What you are asked to do:
Look below for lines that hold the string "stage" and copy each one.
======== Available data ========
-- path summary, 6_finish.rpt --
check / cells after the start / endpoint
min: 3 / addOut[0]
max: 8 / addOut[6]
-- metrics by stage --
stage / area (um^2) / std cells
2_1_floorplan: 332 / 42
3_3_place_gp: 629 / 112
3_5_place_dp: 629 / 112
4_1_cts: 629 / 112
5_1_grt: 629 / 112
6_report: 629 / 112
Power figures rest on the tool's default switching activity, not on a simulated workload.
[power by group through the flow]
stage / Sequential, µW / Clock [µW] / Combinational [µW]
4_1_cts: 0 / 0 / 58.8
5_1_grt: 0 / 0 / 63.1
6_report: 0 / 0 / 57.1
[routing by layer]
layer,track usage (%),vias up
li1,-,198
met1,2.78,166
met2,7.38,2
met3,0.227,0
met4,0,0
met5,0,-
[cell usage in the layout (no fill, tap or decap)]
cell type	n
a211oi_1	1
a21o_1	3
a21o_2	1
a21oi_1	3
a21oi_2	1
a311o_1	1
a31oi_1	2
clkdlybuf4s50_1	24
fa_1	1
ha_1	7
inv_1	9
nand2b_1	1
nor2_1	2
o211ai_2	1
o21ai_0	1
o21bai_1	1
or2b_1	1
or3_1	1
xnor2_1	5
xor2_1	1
### config.mk
export PLATFORM = sky130hd
export DESIGN_NAME = Controller
export DESIGN_NICKNAME = Controller
export VERILOG_FILES = /design/flow/design.v
export SDC_FILE = /design/flow/constraint.sdc
export NUM_CORES = 4
export LEC_CHECK = 1
export CORE_AREA = 10 10 70 70
export DIE_AREA = 0 0 80 80
### constraint.sdc
current_design Controller

set clk_period 1.9
set clk_io_pct 0.2

create_clock -name clk0 -period $clk_period [get_ports {clock}]

set non_clock_inputs [all_inputs -no_clocks]
set_input_delay [expr $clk_period * $clk_io_pct] -clock clk0 $non_clock_inputs
set_output_delay [expr $clk_period * $clk_io_pct] -clock clk0 [all_outputs]
### design.v
module Controller(WEA, IncA, IncB, WEB, Reset, clock);
output reg WEA = 0, IncA = 0, IncB = 0, WEB = 0;
reg [4:0] Out;
input Reset, clock;
reg  [4:0] GA1, GA2, GA3, GA4, GA5, GA6, GA7, GA8, GB1, GB2, GB3, GC1, GC2, GC3, GC4, GD1, GD2, GD3, GD4, GD5;
always@(posedge clock)
begin
	if(Reset || (Out[4]& (!Out[3]) & (!Out[2]) & Out[1]& (!Out[0])))
		Out <= 0;
	else
		Out <= Out +1;
end
always @(*)
begin
	GA1 = ((!Out[4])& (!Out[3]) & (!Out[2]) & (!Out[1]) & Out[0]);
	GA2 = ((!Out[4])& (!Out[3]) & (!Out[2]) & Out[1] & (!Out[0]));
	GA3 = ((!Out[4])& (!Out[3]) & (!Out[2]) & Out[1] & Out[0]);
	GA4 = ((!Out[4])& (!Out[3]) & Out[2] & (!Out[1]) & (!Out[0]));
	GA5 = ((!Out[4])& (!Out[3]) & Out[2] & (!Out[1]) & Out[0]);
	GA6 = ((!Out[4])& (!Out[3]) & Out[2] & Out[1] & (!Out[0]));
	GA7 = ((!Out[4])& (!Out[3]) & Out[2] & Out[1] & Out[0]);
	GA8 = ((!Out[4])& Out[3] & (!Out[2]) & (!Out[1]) & (!Out[0]));
	GB1 = (Out[4] & (!Out[3]) & (!Out[2]) & (!Out[1]) & Out[0]);
	GB2 = (Out[4] & (!Out[3]) & (!Out[2]) & Out[1] & (!Out[0]));
	GB3 = (Out[4] & (!Out[3]) & (!Out[2]) & Out[1] & Out[0]);
	GC1 = ((!Out[4])& Out[3] & Out[2] & (!Out[1]) & (!Out[0]));
	GC2 = ((!Out[4])& Out[3] & Out[2] & Out[1] & (!Out[0]));
	GC3 = (Out[4] & (!Out[3]) & (!Out[2]) & (!Out[1]) & (!Out[0]));
	GC4 = (Out[4] & (!Out[3]) & (!Out[2]) & Out[1] & (!Out[0]));
	GD1 = ((!Out[4])& Out[3] & (!Out[2]) & Out[1] & Out[0]);
	GD2 = ((!Out[4])& Out[3] & Out[2] & (!Out[1]) & Out[0]);
	GD3 = ((!Out[4])& Out[3] & Out[2] & Out[1] & Out[0]);
	GD4 = ( Out[4]& (!Out[3]) & (!Out[2]) & (!Out[1]) & Out[0]);
	WEA = GA1 || GA2 || GA3 || GA4 || GA5 || GA6 || GA7 || GA8;
 	IncA = ~(GB1 || GB2 || GB3);
	IncB = GC1 || GC2 || GC3 || GC4;  
	WEB = GD1 || GD2 || GD3 || GD4;
end	
endmodule
### run.sh
#!/bin/bash
# OpenROAD 26Q1-2900-gdf79404cd8, Yosys 0.63+post, stock flow scripts
make -C /OpenROAD-flow-scripts/flow DESIGN_CONFIG=/design/flow/config.mk WORK_HOME=/design/flow/orfs finish
==> run notes <==
Notes on the physical design

The port buffer count is 5. Yosys reports a chip area of 295 sq um. The design draws 280 uW.

On the critical path the data arrives at 1.44 ns. Ranking logic cells in the layout by count gives the top entries nor2_1, buf_4, xor2_1, clkbuf_4, clkdlybuf4s50_1. The endpoint of the worst register-to-register path is Out[2]$_SDFF_PP0_. The floorplan step records an initial core utilization of 8.64%.

The registers of the reported paths see a clock transition of 0.04 ns. The later-pin clock latency in the skew report is 0.24 ns. The largest single stage delay on the critical path is 0.46 ns.

The clock period could shrink to 1.82 ns. The flop and latch count out of synthesis is 5. Buffers inserted to repair hold after CTS numbered 0.

The clock tree skew after final layout is 0.00110 ns. The flow ran to the end, and the final reports show no timing, DRC or antenna violations. The category of the critical setup timing path is flop to primary output. After detailed placement, the design holds a cell count of 85. The run reported a max-capacitance violation count of 0. The worst register-to-register path depth is 3. For this run, design rule violations remaining after detail routing come to 0. Per the OpenROAD floorplan log, the area of the core is 0.00342 sq mm. For this run the aggregate overflow at the end of global routing stands at 0.

The capture point of the worst path is WEB. After legalization and detailed placement, the total HPWL measured 453 um. The initial antenna violation count is 0. The flip-flop count of the largest register, all copies and words added is 5. For this run, the number of Yosys warnings is 1. In the routed layout, each cell is associated on average with a via count of 2.70. The launch point of the worst register-to-register path is recorded as Out[2]$_SDFF_PP0_.

The layout summary lists the proportion of cells stronger than drive strength 1 as 40.0%. 6 I/O pins were placed. Setup repair after global routing left no endpoint under its margin.

The worst slew margin relative to its limit is 77.1%. The synthesized instance count is 33. The most common cell after layout, fill and taps aside is nor2_1. The number of library cell types mapped by synthesis is 18. The post-route standard cell area excluding fillers is 478 sq um. Entering global routing, the biggest net connects 8 pins. The total power per unit cell area is 585 mW/mm^2.

TritonCTS built the clock tree. The pre-CTS setup check shows a worst slack of 0.163 ns. The kind of end point of the critical path is a primary output.

The critical path startpoint category is a flop. For this block, the initial DRC count from the detailed router was 7. In this run the deepest clock path goes through 2 buffers. The required time at the endpoint of the critical path is 1.52 ns. The timing-limited maximum frequency is 0.549 GHz. The final hold violation count is 0. The final worst setup slack is 0.0787 ns. The first global-routing pass estimated 897 um of wire.

For this design the static power due to leakage is 0.179 nW. The clock sink count is 5. The highest fanout seen on the critical path is 7. In this run the worst hold path is classified as flop to flop. The final critical path takes up 95.9% of the cycle.

Global routing consumed, over all layers together, 1.76% of the routing resources. The floorplan has 21 rows. Across all stage logs, warnings added up to 25. Summing all placed instances gives a cell area of 410 sq um. The yosys stat cell total is 33. In this run the number of H-tree levels came out at 1. Per the detailed-route log, wirelength across all metal layers totals 594 um. More flip-flops sit in one register than any other, and that register is Out. The slowest stage cell on the critical path is clkdlybuf4s50_1. From the final report, the count of setup violators was given as 0. RePlAce ended its routability-driven mode at a weighted congestion of 0.720. The synthesized netlist occupies a cell area of 295 sq um.

Sequential cells were found to cover 33.9% of the synthesized design area. The worst reg-to-reg setup slack is 0.78 ns. The via count of the first global-routing pass is 210. The finished layout holds 91 standard cells, fillers aside. The overall die width is 80 um. For the final routed database, the setup TNS stands at 0 ns. The critical path goes through nor2_1 > nor3b_2 > o21a_1 > clkdlybuf4s50_1. The buffer type at the clock tree root is clkbuf_4. The post-route utilization of the core is recorded as 14.0%. The transition time at the pin with the least slew margin is 0.342 ns. The worst hold slack is 0.556 ns. The mean cell area of the mapped netlist is 8.95 sq um.

Per the detail_route report, inserted antenna diodes total 0. The number of nets with antenna violations after detailed routing is 0. Per STA, the startpoint of the critical path is Out[1]$_SDFF_PP0_. The via total after detailed routing is 246. The peak ir drop on the vdd network is 0.0000849 V. According to the floorplan report, the die height is 80 um.

The mean routed wirelength per cell is 6.53 um. In the final layout, the registers with the most flip-flops are Out: 5 flops. The number of pins with negative max-slew slack in the final report is 0. In this run, CTS created clock tree buffers numbering 3. The die footprint is 0.00640 sq mm. The iteration count recorded for the first detailed-route pass is 3.

The area added between synthesis and finish is 61.9%.
[cells by family (layout without fill, tap and decap cells)]
| group | after synthesis | in the layout | share of synthesized area (%) |
|---|---|---|---|
| AOI/OAI and AO/OA | 4 | 4 | 16.1 |
| xor gates and xnor gates | 4 | 4 | 11.9 |
| adders and majority gates | 1 | 1 | 4.24 |
| buffers and inverters | 4 | 16 | 6.36 |
| DFF | 5 | 5 | 33.9 |
| and+or+nand+nor | 15 | 15 | 27.5 |
[cell type report]
type / count / area [sq um]
fillers: 396 / 2940
multi-input cells: 24 / 195
flip-flops and latches: 5 / 110
repair buffers: 9 / 77.6
well taps: 46 / 57.6
clock buffers: 4 / 26.3
inverters: 3 / 11.3
[cells in the mapped netlist]
master | n | area (sq um)
ha_1 | 1 | 12.5
nor3b_1 | 1 | 7.51
nand3b_1 | 1 | 7.51
buf_4 | 1 | 7.51
o21a_1 | 1 | 7.51
dfxtp_1 | 5 | 100
nand2b_4 | 1 | 13.8
nor3_1 | 2 | 10.0
a21oi_1 | 1 | 5.00
xnor2_1 | 1 | 8.76
nand3_1 | 2 | 10.0
inv_1 | 2 | 7.51
o21bai_1 | 1 | 7.51
or2_1 | 1 | 6.26
o41ai_4 | 1 | 27.5
xor2_1 | 3 | 26.3
nor2_1 | 7 | 26.3
inv_2 | 1 | 3.75
[how the worst min path moves through the flow]
| stage | from | endpoint | depth (start not counted) |
|---|---|---|---|
| 6_report | Out[4]$_SDFF_PP0_ | Out[4]$_SDFF_PP0_ | 2 |
| 4_1_cts | Out[4]$_SDFF_PP0_ | Out[4]$_SDFF_PP0_ | 2 |
| 5_1_grt | Out[4]$_SDFF_PP0_ | Out[4]$_SDFF_PP0_ | 2 |
[repair_timing]
action / in CTS / in global routing
setup buffers: 2 / 0
pin swaps: 2 / 0
setup endpoints to repair: 3 / 3
gates resized: 6 / 6
[metal layers]
metal	part of all wire, %	GRT usage, %	vias up
met5	0	0	-
met4	0	0.704	0
met3	13	1.48	0
met2	40	2.01	5
met1	47	2.27	108
li1	-	-	133
[power by group]
part	switching [mW]	total, mW	internal, mW	leakage (nW)
sequential	0.00861	0.118	0.109	0.0433
combinational	0.0196	0.0421	0.0225	0.121
clock	0.0407	0.120	0.0792	0.0150
total	0.0689	0.280	0.211	0.179
[worst max-delay path: cells and delay by family, from the launching register on]
family,cells,cell delay (ns)
flops,1,0.40
simple gates,2,0.22
buf+inv,1,0.46
compound gates,1,0.12
No activity file was given, so power comes from the tool's default toggle rates.
**run.sh**
```bash
#!/bin/bash
# OpenROAD 26Q1-2900-gdf79404cd8, Yosys 0.63+post, stock flow scripts
make -C /OpenROAD-flow-scripts/flow DESIGN_CONFIG=/design/flow/config.mk WORK_HOME=/design/flow/orfs finish
```
**config.mk**
```make
export PLATFORM = sky130hd
export DESIGN_NAME = LOP_nbit
export DESIGN_NICKNAME = LOP_nbit
export VERILOG_FILES = /design/flow/design.v
export SDC_FILE = /design/flow/constraint.sdc
export NUM_CORES = 4
export LEC_CHECK = 1
export CORE_AREA = 10 10 101 101
export DIE_AREA = 0 0 111 111
```
**constraint.sdc**
```tcl
current_design LOP_nbit

set clk_period 6.8
set clk_io_pct 0.2

create_clock -name clk0 -period $clk_period

set non_clock_inputs [all_inputs -no_clocks]
set_input_delay [expr $clk_period * $clk_io_pct] -clock clk0 $non_clock_inputs
set_output_delay [expr $clk_period * $clk_io_pct] -clock clk0 [all_outputs]
```
File: design/flow/run.sh
#!/bin/bash
# OpenROAD 26Q1-2900-gdf79404cd8, Yosys 0.63+post, stock flow scripts
make -C /OpenROAD-flow-scripts/flow DESIGN_CONFIG=/design/flow/config.mk WORK_HOME=/design/flow/orfs finish
File: design/flow/config.mk
export PLATFORM = sky130hd
export DESIGN_NAME = demux
export DESIGN_NICKNAME = demux
export VERILOG_FILES = /design/flow/design.v
export SDC_FILE = /design/flow/constraint.sdc
export NUM_CORES = 4
export LEC_CHECK = 1
export CORE_AREA = 10 10 180 180
export DIE_AREA = 0 0 190 190
File: design/flow/constraint.sdc
current_design demux

set clk_period 1.0
set clk_io_pct 0.2

create_clock -name clk0 -period $clk_period

set non_clock_inputs [all_inputs -no_clocks]
set_input_delay [expr $clk_period * $clk_io_pct] -clock clk0 $non_clock_inputs
set_output_delay [expr $clk_period * $clk_io_pct] -clock clk0 [all_outputs]
File: design/flow/design.v
module demux #(
  parameter NUM_BITS = 6
  )
(
  input wire [31:0] op1,
  input wire [31:0] op2,
  input wire [2:0] select,
  output reg [31:0][NUM_BITS - 1 : 0] op1_o,
  output reg [31:0][NUM_BITS - 1 : 0] op2_o
  );
  integer i;
  always_comb begin 
    for(i = 0; i < 32; i++)  
    begin
        op1_o[i] = (select == i) & op1 | !(select == i) & '0;
        op2_o[i] = (select == i) & op2 | !(select == i) &'0;
    end        
  end
endmodule
## flow/run.sh

```bash
#!/bin/bash
# OpenROAD 26Q1-2900-gdf79404cd8, Yosys 0.63+post, stock flow scripts
make -C /OpenROAD-flow-scripts/flow DESIGN_CONFIG=/design/flow/config.mk WORK_HOME=/design/flow/orfs finish
```

## flow/config.mk

```make
export PLATFORM = sky130hd
export DESIGN_NAME = basic_uart
export DESIGN_NICKNAME = basic_uart
export VERILOG_FILES = /design/flow/design.v
export SDC_FILE = /design/flow/constraint.sdc
export NUM_CORES = 4
export LEC_CHECK = 1
export CORE_UTILIZATION = 50
```

## flow/constraint.sdc

```tcl
current_design basic_uart

set clk_period 3.6
set clk_io_pct 0.2

create_clock -name clk0 -period $clk_period [get_ports {sys_clk}]

set non_clock_inputs [all_inputs -no_clocks]
set_input_delay [expr $clk_period * $clk_io_pct] -clock clk0 $non_clock_inputs
set_output_delay [expr $clk_period * $clk_io_pct] -clock clk0 [all_outputs]
```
========
Your response:
-- metrics by stage --
stage / area (um^2) / std cells
stage / Sequential, µW / Clock [µW] / Combinational [µW]
The registers of the reported paths see a clock transition of 0.04 ns. The later-pin clock latency in the skew report is 0.24 ns. The largest single stage delay on the critical path is 0.46 ns.
Global routing consumed, over all layers together, 1.76% of the routing resources. The floorplan has 21 rows. Across all stage logs, warnings added up to 25. Summing all placed instances gives a cell area of 410 sq um. The yosys stat cell total is 33. In this run the number of H-tree levels came out at 1. Per the detailed-route log, wirelength across all metal layers totals 594 um. More flip-flops sit in one register than any other, and that register is Out. The slowest stage cell on the critical path is clkdlybuf4s50_1. From the final report, the count of setup violators was given as 0. RePlAce ended its routability-driven mode at a weighted congestion of 0.720. The synthesized netlist occupies a cell area of 295 sq um.
| stage | from | endpoint | depth (start not counted) |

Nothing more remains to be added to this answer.